A tunable silk-alginate hydrogel scaffold for stem cell culture and transplantation

Abstract

One of the major challenges in regenerative medicine is the ability to recreate the stem cell niche, which is defined by its signaling molecules, the creation of cytokine gradients, and the modulation of matrix stiffness. A wide range of scaffolds has been developed in order to recapitulate the stem cell niche, among them hydrogels. This paper reports the development of a new silk-alginate based hydrogel with a focus on stem cell culture. This biocomposite allows to fine tune its elasticity during cell culture, addressing the importance of mechanotransduction during stem cell differentiation. The silk-alginate scaffold promotes adherence of mouse embryonic stem cells and cell survival upon transplantation. In addition, it has tunable stiffness as function of the silk-alginate ratio and the concentration of crosslinker--a characteristic that is very hard to accomplish in current hydrogels. The hydrogel and the presented results represents key steps on the way of creating artificial stem cell niche, opening up new paths in regenerative medicine.

Keywords: Alginate; Elasticity; Laminin; Scaffold; Silk; Stem cells.

Figure 1. Addition of ECM materials promotes cell adherence to the scaffold

D3 (mESC) stably expressing Fluc were plated on different scaffold composites and imaged 3 days after plating.

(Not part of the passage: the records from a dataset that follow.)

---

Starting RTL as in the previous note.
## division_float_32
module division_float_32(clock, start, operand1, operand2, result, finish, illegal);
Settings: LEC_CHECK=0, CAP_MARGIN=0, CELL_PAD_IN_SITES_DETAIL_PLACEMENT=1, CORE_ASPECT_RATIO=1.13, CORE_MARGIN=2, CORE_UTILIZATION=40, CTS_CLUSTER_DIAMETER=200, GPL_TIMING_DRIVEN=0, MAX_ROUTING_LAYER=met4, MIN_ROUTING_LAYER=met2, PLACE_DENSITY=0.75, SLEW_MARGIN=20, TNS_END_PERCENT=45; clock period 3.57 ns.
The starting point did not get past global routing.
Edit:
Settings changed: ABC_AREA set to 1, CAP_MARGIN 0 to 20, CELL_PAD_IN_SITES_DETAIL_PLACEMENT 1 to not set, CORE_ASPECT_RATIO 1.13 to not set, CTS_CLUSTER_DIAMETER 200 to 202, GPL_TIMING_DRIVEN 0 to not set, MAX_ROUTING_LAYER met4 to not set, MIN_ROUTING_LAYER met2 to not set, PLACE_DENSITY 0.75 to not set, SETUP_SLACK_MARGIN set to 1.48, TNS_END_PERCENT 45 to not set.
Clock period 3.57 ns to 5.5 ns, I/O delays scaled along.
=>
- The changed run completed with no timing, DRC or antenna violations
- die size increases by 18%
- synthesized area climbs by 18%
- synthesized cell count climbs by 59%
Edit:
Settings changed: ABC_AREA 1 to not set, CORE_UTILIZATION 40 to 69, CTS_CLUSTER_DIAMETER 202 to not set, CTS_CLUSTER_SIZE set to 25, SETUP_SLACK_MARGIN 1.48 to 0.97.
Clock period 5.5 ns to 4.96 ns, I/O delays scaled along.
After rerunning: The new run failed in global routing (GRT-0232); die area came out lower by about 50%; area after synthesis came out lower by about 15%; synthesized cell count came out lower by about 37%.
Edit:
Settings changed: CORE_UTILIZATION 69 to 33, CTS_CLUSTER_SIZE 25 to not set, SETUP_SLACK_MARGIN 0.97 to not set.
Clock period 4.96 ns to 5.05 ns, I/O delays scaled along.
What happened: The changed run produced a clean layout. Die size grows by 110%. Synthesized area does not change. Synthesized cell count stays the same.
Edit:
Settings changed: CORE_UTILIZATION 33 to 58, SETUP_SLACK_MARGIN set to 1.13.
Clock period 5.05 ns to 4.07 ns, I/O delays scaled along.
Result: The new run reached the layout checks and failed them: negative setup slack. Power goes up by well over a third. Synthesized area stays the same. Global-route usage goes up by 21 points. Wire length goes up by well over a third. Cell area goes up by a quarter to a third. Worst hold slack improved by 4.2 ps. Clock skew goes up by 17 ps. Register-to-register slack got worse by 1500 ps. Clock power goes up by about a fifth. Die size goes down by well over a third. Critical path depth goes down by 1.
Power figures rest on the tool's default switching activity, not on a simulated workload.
==> branch amber: inputs <==
Design apb_wrapper, start of the top module:
module apb_wrapper#(parameter addr_width = 5, data_width = 16)(
    input bit pclk,                   
    input bit preset_n,               
    input logic transfer,  
    input logic [addr_width - 1 : 0] apb_paddr,  
    input logic [data_width - 1 : 0] apb_pwdata,  
    input logic apb_control ,         
    output logic [data_width - 1 : 0] apb_spwdata,   
    output logic [data_width - 1 : 0] apb_prdata  
    );
    logic [addr_width-1:0] paddr;
    logic pselx;
    bit penable;
    logic pwrite;
    logic [data_width-1:0] pwdata;
    logic [data_width/8-1:0] pstrb; 
    logic                    pready;
    logic [data_width -1:0]  prdata;
    apb_master #(.addr_width(addr_width), .data_width(data_width)) DUT (
        .pclk(pclk),
        .preset_n(preset_n),
        .pready(pready),
        .transfer(transfer),
        .prdata(prdata),
        .apb_paddr(apb_paddr),
        .apb_pwdata(apb_pwdata),
        .apb_control(apb_control),
        .paddr(paddr),
        .pselx(pselx),
        .penable(penable),
        .pwrite(pwrite),
        .pwdata(pwdata),
        .pstrb(pstrb),
        .apb_prdata(apb_prdata)
    );
     apb_slave #(
        .addr_width(addr_width),
        .data_width(data_width)
    ) dut (
        .pclk       (pclk),
        .preset_n   (preset_n),
        .pselx      (pselx),
        .penable    (penable),
        .pwrite     (pwrite),
        .paddr      (paddr),
        .pwdata     (pwdata),
        .apb_spwdata(apb_spwdata),
        .prdata     (prdata),
  ...
export LEC_CHECK = 0
export ABC_AREA = 1
export CAP_MARGIN = 10
export CELL_PAD_IN_SITES_DETAIL_PLACEMENT = 2
export CORE_ASPECT_RATIO = 1.06
export CORE_MARGIN = 4
export CORE_UTILIZATION = 36
export CTS_CLUSTER_DIAMETER = 152
export CTS_CLUSTER_SIZE = 23
export MIN_ROUTING_LAYER = met2
export SLEW_MARGIN = 40
create_clock -name core_clock -period 5.68 [get_ports {pclk}]
run.sh (not shown) runs the stock make flow with config.mk's settings and CLKGATE_MAP_FILE=.
==> branch cedar: changes against branch amber <==
==> flow/config.mk (replaced) <==
export PLATFORM = sky130hd
export DESIGN_NAME = apb_wrapper
export DESIGN_NICKNAME = apb_wrapper
export VERILOG_FILES = /design/flow/design.v
export SDC_FILE = /design/flow/constraint.sdc
export NUM_CORES = 4
export LEC_CHECK = 0
export ABC_AREA = 1
export CAP_MARGIN = 20
export CORE_MARGIN = 2
export CORE_UTILIZATION = 70
export SETUP_SLACK_MARGIN = 0.01
export SLEW_MARGIN = 20
==> flow/constraint.sdc (replaced) <==
create_clock -name core_clock -period 2.15 [get_ports {pclk}]
set_input_delay 0.4300 -clock core_clock [delete_from_list [all_inputs] [get_ports {pclk}]]
set_output_delay 0.4300 -clock core_clock [all_outputs]
set_load 0.01 [all_outputs]
==> impl_metrics.ini <==
; implementation run metrics
[timing]
layout_setup_ws_ns = -0.170
setup_viol = 220
grt_setup_unrepaired = yes

[worst_setup_path]
reg2reg_depth = 14

[run_status]
status = finished with violations
so.violations = negative setup slack

[place]
dp_cells = 2749
Source of the figures above: branch cedar
## run.sh

```bash
#!/bin/bash
# the make line also repeats each setting of config.mk as NAME=value (left out here)
make -C /OpenROAD-flow-scripts/flow DESIGN_CONFIG=/design/flow/config.mk WORK_HOME=/design/flow/orfs CLKGATE_MAP_FILE= finish
```

## config.mk

```make
export PLATFORM = sky130hd
export DESIGN_NAME = hopselection
export DESIGN_NICKNAME = hopselection
export VERILOG_FILES = /design/flow/design.v
export SDC_FILE = /design/flow/constraint.sdc
export NUM_CORES = 4
export LEC_CHECK = 0
export CAP_MARGIN = 20
export CORE_ASPECT_RATIO = 0.5
export CORE_MARGIN = 7
export CORE_UTILIZATION = 70
export CTS_CLUSTER_DIAMETER = 328
export CTS_CLUSTER_SIZE = 100
export PLACE_DENSITY = 0.63
export SLEW_MARGIN = 20
```

## constraint.sdc

```tcl
create_clock -name core_clock -period 25.0 [get_ports {clk_6M}]
set_input_delay 5.0000 -clock core_clock [delete_from_list [all_inputs] [get_ports {clk_6M}]]
set_output_delay 5.0000 -clock core_clock [all_outputs]
set_load 0.01 [all_outputs]
```
Setup of run 1:
Design Top, start of the top module:
module Top(clk, rst, Trig, Echo, distance, sel);
input clk, rst, Echo;
output Trig;
output [6:0] distance;
output [3:0] sel;
wire [19:0] dis;
wire [1:0] state;
wire clk_1k;
counter_1000 u3(.clk(clk), .rst(rst), .clkout(clk_1k), .statechange(state));
TrigSignal u1(.clk_1m(clk), .rst(rst), .trig(Trig));
PosCounter u2(.clk_1m(clk), .rst(rst), .echo(Echo), .dis_count(dis));
Showdigit u4(.in(dis),.LED_activating_counter(state),.out1(distance[6:0]),.out2(sel[3:0]));
endmodule  
Size: roughly 5200 cells after synthesis, about 90 flip-flops, roughly 15 I/O pins, ~0.032 mm² of cells after synthesis.
==> flow/config.mk <==
export PLATFORM = sky130hd
export DESIGN_NAME = Top
export DESIGN_NICKNAME = Top
export VERILOG_FILES = /design/flow/design.v
export SDC_FILE = /design/flow/constraint.sdc
export NUM_CORES = 4
export LEC_CHECK = 0
export ABC_AREA = 1
export CAP_MARGIN = 40
export CORE_MARGIN = 2
export CORE_UTILIZATION = 72
export CTS_CLUSTER_SIZE = 13
export PLACE_DENSITY_LB_ADDON = 0.28
export SLEW_MARGIN = 20
==> flow/constraint.sdc <==
create_clock -name core_clock -period 163.0 [get_ports {clk}]
set_input_delay 32.6000 -clock core_clock [delete_from_list [all_inputs] [get_ports {clk}]]
set_output_delay 32.6000 -clock core_clock [all_outputs]
set_load 0.01 [all_outputs]
run.sh (not shown) runs the stock make flow with config.mk's settings and CLKGATE_MAP_FILE=.
Run 1: PASS, flow complete, no timing, DRC or antenna violations
==> trial 13: inputs <==
==> flow/design.v <==
`timescale 1ns/10ps
module DFF(clk, rst, D, Q);
input clk, rst;
input [17:0] D;
output reg [17:0] Q;
always @(posedge clk or posedge rst) begin
	if (rst) begin
	    Q <= 18'd0;
	end
	else begin
		Q <= D;
	end
end
endmodule
module FA(in1, in2, out);
input signed [15:0] in1;
input signed [17:0] in2;
output signed [17:0] out;
assign out = in1 + in2;
endmodule
`timescale 1ns/10ps
module SRRC(clk, rst, en, Din, Dout);
input clk, rst, en;
input [1:0] Din;
output [17:0] Dout;
wire signed [15:0] din;
wire signed [15:0] m [0:32];
wire [17:0] q [0:31]; 
wire [17:0] sum [0:31];
assign din = {Din, 14'd0};
assign m[0] = ~((din >>> 7) + (din >>> 9) + (din >>> 11)) + 1;
assign m[1] = ~((din >>> 8) + (din >>> 11) + (din >>> 13)) + 1;
assign m[2] = (din >>> 6) - (din >>> 8) - (din >>> 11) + (din >>> 14);
assign m[3] = (din >>> 6) + (din >>> 10) - (din >>> 12) - (din >>> 14);
assign m[4] = (din >>> 9) + (din >>> 12);
assign m[5] = ~((din >>> 6) + (din >>> 10) + (din >>> 12)) + 1;
assign m[6] = ~((din >>> 6) - (din >>> 9) + (din >>> 11) + (din >>> 14)) + 1;
assign m[7] = (din >>> 6) + (din >>> 9) - (din >>> 11) - (din >>> 13);
assign m[8] = (din >>> 4) - (din >>> 6) - (din >>> 8) + (din >>> 11) + (din >>> 14);
assign m[9] = (din >>> 6) - (din >>> 10) - (din >>> 13);
assign m[10] = ~((din >>> 4) + (din >>> 6) - (din >>> 10) - (din >>> 13)) + 1;
assign m[11] = ~((din >>> 3) + (din >>> 5) + (din >>> 9)) + 1;
assign m[12] = ~((din >>> 3) - (din >>> 6) - (din >>> 8) + (din >>> 13)) + 1;
assign m[13] = (din >>> 3) + (din >>> 5) + (din >>> 9) + (din >>> 11) - (din >>> 13);
assign m[14] = (din >>> 1) + (din >>> 4) + (din >>> 6) + (din >>> 9) - (din >>> 12) - (din >>> 14);
assign m[15] = din - (din >>> 5) + (din >>> 7) - (din >>> 9) - (din >>> 11) - (din >>> 13);
assign m[16] = din + (din >>> 3) + (din >>> 7) + (din >>> 9) - (din >>> 11);
assign m[17] = din - (din >>> 5) + (din >>> 7) - (din >>> 9) - (din >>> 11) - (din >>> 13);
assign m[18] = (din >>> 1) + (din >>> 4) + (din >>> 6) + (din >>> 9) - (din >>> 12) - (din >>> 14);
assign m[19] = (din >>> 3) + (din >>> 5) + (din >>> 9) + (din >>> 11) - (din >>> 13);
assign m[20] = ~((din >>> 3) - (din >>> 6) - (din >>> 8) + (din >>> 13)) + 1;
assign m[21] = ~((din >>> 3) + (din >>> 5) + (din >>> 9)) + 1;
assign m[22] = ~((din >>> 4) + (din >>> 6) - (din >>> 10) - (din >>> 13)) + 1;
assign m[23] = (din >>> 6) - (din >>> 10) - (din >>> 13);
assign m[24] = (din >>> 4) - (din >>> 6) - (din >>> 8) + (din >>> 11) + (din >>> 14);
assign m[25] = (din >>> 6) + (din >>> 9) - (din >>> 11) - (din >>> 13);
assign m[26] = ~((din >>> 6) - (din >>> 9) + (din >>> 11) + (din >>> 14)) + 1;
assign m[27] = ~((din >>> 6) + (din >>> 10) + (din >>> 12)) + 1;
assign m[28] = (din >>> 9) + (din >>> 12);
assign m[29] = (din >>> 6) + (din >>> 10) - (din >>> 12) - (din >>> 14);
assign m[30] = (din >>> 6) - (din >>> 8) - (din >>> 11) + (din >>> 14);
assign m[31] = ~((din >>> 8) + (din >>> 11) + (din >>> 13)) + 1;
assign m[32] = ~((din >>> 7) + (din >>> 9) + (din >>> 11)) + 1;
DFF u_DFF0 (.clk(clk), .rst(rst), .D(sum[1]), .Q(q[0]));
DFF u_DFF1 (.clk(clk), .rst(rst), .D(sum[2]), .Q(q[1]));
DFF u_DFF2 (.clk(clk), .rst(rst), .D(sum[3]), .Q(q[2]));
DFF u_DFF3 (.clk(clk), .rst(rst), .D(sum[4]), .Q(q[3]));
DFF u_DFF4 (.clk(clk), .rst(rst), .D(sum[5]), .Q(q[4]));
DFF u_DFF5 (.clk(clk), .rst(rst), .D(sum[6]), .Q(q[5]));
DFF u_DFF6 (.clk(clk), .rst(rst), .D(sum[7]), .Q(q[6]));
DFF u_DFF7 (.clk(clk), .rst(rst), .D(sum[8]), .Q(q[7]));
DFF u_DFF8 (.clk(clk), .rst(rst), .D(sum[9]), .Q(q[8]));
DFF u_DFF9 (.clk(clk), .rst(rst), .D(sum[10]), .Q(q[9]));
DFF u_DFF10 (.clk(clk), .rst(rst), .D(sum[11]), .Q(q[10]));
DFF u_DFF11 (.clk(clk), .rst(rst), .D(sum[12]), .Q(q[11]));
DFF u_DFF12 (.clk(clk), .rst(rst), .D(sum[13]), .Q(q[12]));
DFF u_DFF13 (.clk(clk), .rst(rst), .D(sum[14]), .Q(q[13]));
DFF u_DFF14 (.clk(clk), .rst(rst), .D(sum[15]), .Q(q[14]));
DFF u_DFF15 (.clk(clk), .rst(rst), .D(sum[16]), .Q(q[15]));
DFF u_DFF16 (.clk(clk), .rst(rst), .D(sum[17]), .Q(q[16]));
DFF u_DFF17 (.clk(clk), .rst(rst), .D(sum[18]), .Q(q[17]));
DFF u_DFF18 (.clk(clk), .rst(rst), .D(sum[19]), .Q(q[18]));
DFF u_DFF19 (.clk(clk), .rst(rst), .D(sum[20]), .Q(q[19]));
DFF u_DFF20 (.clk(clk), .rst(rst), .D(sum[21]), .Q(q[20]));
DFF u_DFF21 (.clk(clk), .rst(rst), .D(sum[22]), .Q(q[21]));
DFF u_DFF22 (.clk(clk), .rst(rst), .D(sum[23]), .Q(q[22]));
DFF u_DFF23 (.clk(clk), .rst(rst), .D(sum[24]), .Q(q[23]));
DFF u_DFF24 (.clk(clk), .rst(rst), .D(sum[25]), .Q(q[24]));
DFF u_DFF25 (.clk(clk), .rst(rst), .D(sum[26]), .Q(q[25]));
DFF u_DFF26 (.clk(clk), .rst(rst), .D(sum[27]), .Q(q[26]));
DFF u_DFF27 (.clk(clk), .rst(rst), .D(sum[28]), .Q(q[27]));
DFF u_DFF28 (.clk(clk), .rst(rst), .D(sum[29]), .Q(q[28]));
DFF u_DFF29 (.clk(clk), .rst(rst), .D(sum[30]), .Q(q[29]));
DFF u_DFF30 (.clk(clk), .rst(rst), .D(sum[31]), .Q(q[30]));
DFF u_DFF31 (.clk(clk), .rst(rst), .D({m[32][15], m[32][15], m[32]}), .Q(q[31]));
FA u_FA0 (.in1(m[0]), .in2(q[0]), .out(sum[0]));
FA u_FA1 (.in1(m[1]), .in2(q[1]), .out(sum[1]));
FA u_FA2 (.in1(m[2]), .in2(q[2]), .out(sum[2]));
FA u_FA3 (.in1(m[3]), .in2(q[3]), .out(sum[3]));
FA u_FA4 (.in1(m[4]), .in2(q[4]), .out(sum[4]));
FA u_FA5 (.in1(m[5]), .in2(q[5]), .out(sum[5]));
FA u_FA6 (.in1(m[6]), .in2(q[6]), .out(sum[6]));
FA u_FA7 (.in1(m[7]), .in2(q[7]), .out(sum[7]));
FA u_FA8 (.in1(m[8]), .in2(q[8]), .out(sum[8]));
FA u_FA9 (.in1(m[9]), .in2(q[9]), .out(sum[9]));
FA u_FA10 (.in1(m[10]), .in2(q[10]), .out(sum[10]));
FA u_FA11 (.in1(m[11]), .in2(q[11]), .out(sum[11]));
FA u_FA12 (.in1(m[12]), .in2(q[12]), .out(sum[12]));
FA u_FA13 (.in1(m[13]), .in2(q[13]), .out(sum[13]));
FA u_FA14 (.in1(m[14]), .in2(q[14]), .out(sum[14]));
FA u_FA15 (.in1(m[15]), .in2(q[15]), .out(sum[15]));
FA u_FA16 (.in1(m[16]), .in2(q[16]), .out(sum[16]));
FA u_FA17 (.in1(m[17]), .in2(q[17]), .out(sum[17]));
FA u_FA18 (.in1(m[18]), .in2(q[18]), .out(sum[18]));
FA u_FA19 (.in1(m[19]), .in2(q[19]), .out(sum[19]));
FA u_FA20 (.in1(m[20]), .in2(q[20]), .out(sum[20]));
FA u_FA21 (.in1(m[21]), .in2(q[21]), .out(sum[21]));
FA u_FA22 (.in1(m[22]), .in2(q[22]), .out(sum[22]));
FA u_FA23 (.in1(m[23]), .in2(q[23]), .out(sum[23]));
FA u_FA24 (.in1(m[24]), .in2(q[24]), .out(sum[24]));
FA u_FA25 (.in1(m[25]), .in2(q[25]), .out(sum[25]));
FA u_FA26 (.in1(m[26]), .in2(q[26]), .out(sum[26]));
FA u_FA27 (.in1(m[27]), .in2(q[27]), .out(sum[27]));
FA u_FA28 (.in1(m[28]), .in2(q[28]), .out(sum[28]));
FA u_FA29 (.in1(m[29]), .in2(q[29]), .out(sum[29]));
FA u_FA30 (.in1(m[30]), .in2(q[30]), .out(sum[30]));
FA u_FA31 (.in1(m[31]), .in2(q[31]), .out(sum[31]));
assign Dout = sum[0];
endmodule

A. Representative BLI images of the different scaffolds with D3 cells B. Quantification of BLI signal (* p<0.05 unpaired 2 tails Ttest, n=3)

Figure 2. Scaffold structural changes following incubation in media and transplantation in a mouse

Scaffold samples pore size was evaluated using E-SEM (scale bar 20μm) B. Scaffolds labeled with FITC were transplanted in BalbC mice using the window chamber model. Scaffold fluorescence was evaluated using IVM. C. Quantification of fluorescent signal, scaffold to background ratio.

Figure 3. The silk:alginate:laminin scaffold induces a very mild immune response

Mice were treated with PBS injection (negative control n=5), LPS intra-nasal exposure (positive control n=4), and transplanted with the scaffold (n=4). Mice were sacrificed, blood and tissue samples were taken for histology evaluation and TNFα analysis. A. representative images of skin wound healing and regional lymph node following treatment. There was no significant difference in wound healing response or lymph node size due to scaffold transplantation. B. Histology section of the scaffold area, mild immune reaction was observed. Inset in B shows higher magnification: small numbers of reactive macrophages and multinucleated giant cells (arrows), small amounts of fibroplasia. C. Serum samples were analyzed for TNFα. The scaffold did not induce an elevation in TNFα levels.

Figure 4. In vivo survival of rMSC

rMSC stably expressing Fluc were transplanted in nude mice hind limb with PBS, matrigel and scaffold. A. BLI images of representative mice at days 1, 4 7, 14, 21 and 28 post transplantation. B & C. Quantification of BLI signal (* p<0.05 unpaired 2 tails Ttest, n=5 per group)

Figure 5. Tuning the elasticity of the scaffold

The scaffold’s elasticity was measured using a rheometer. The elasticity values are varying under different conditions. A. Variation of the silk:alginate ratio allows tuning of the the scaffold’s elasticity. B. Incubation of scaffolds (S3:A2) in 95% FBS and 95% FBS supplemented with 25mM CaCl₂ for 20–360 min. C. The scaffold’s elasticity is tunable when it was incubated in alternating conditions (S3:A2).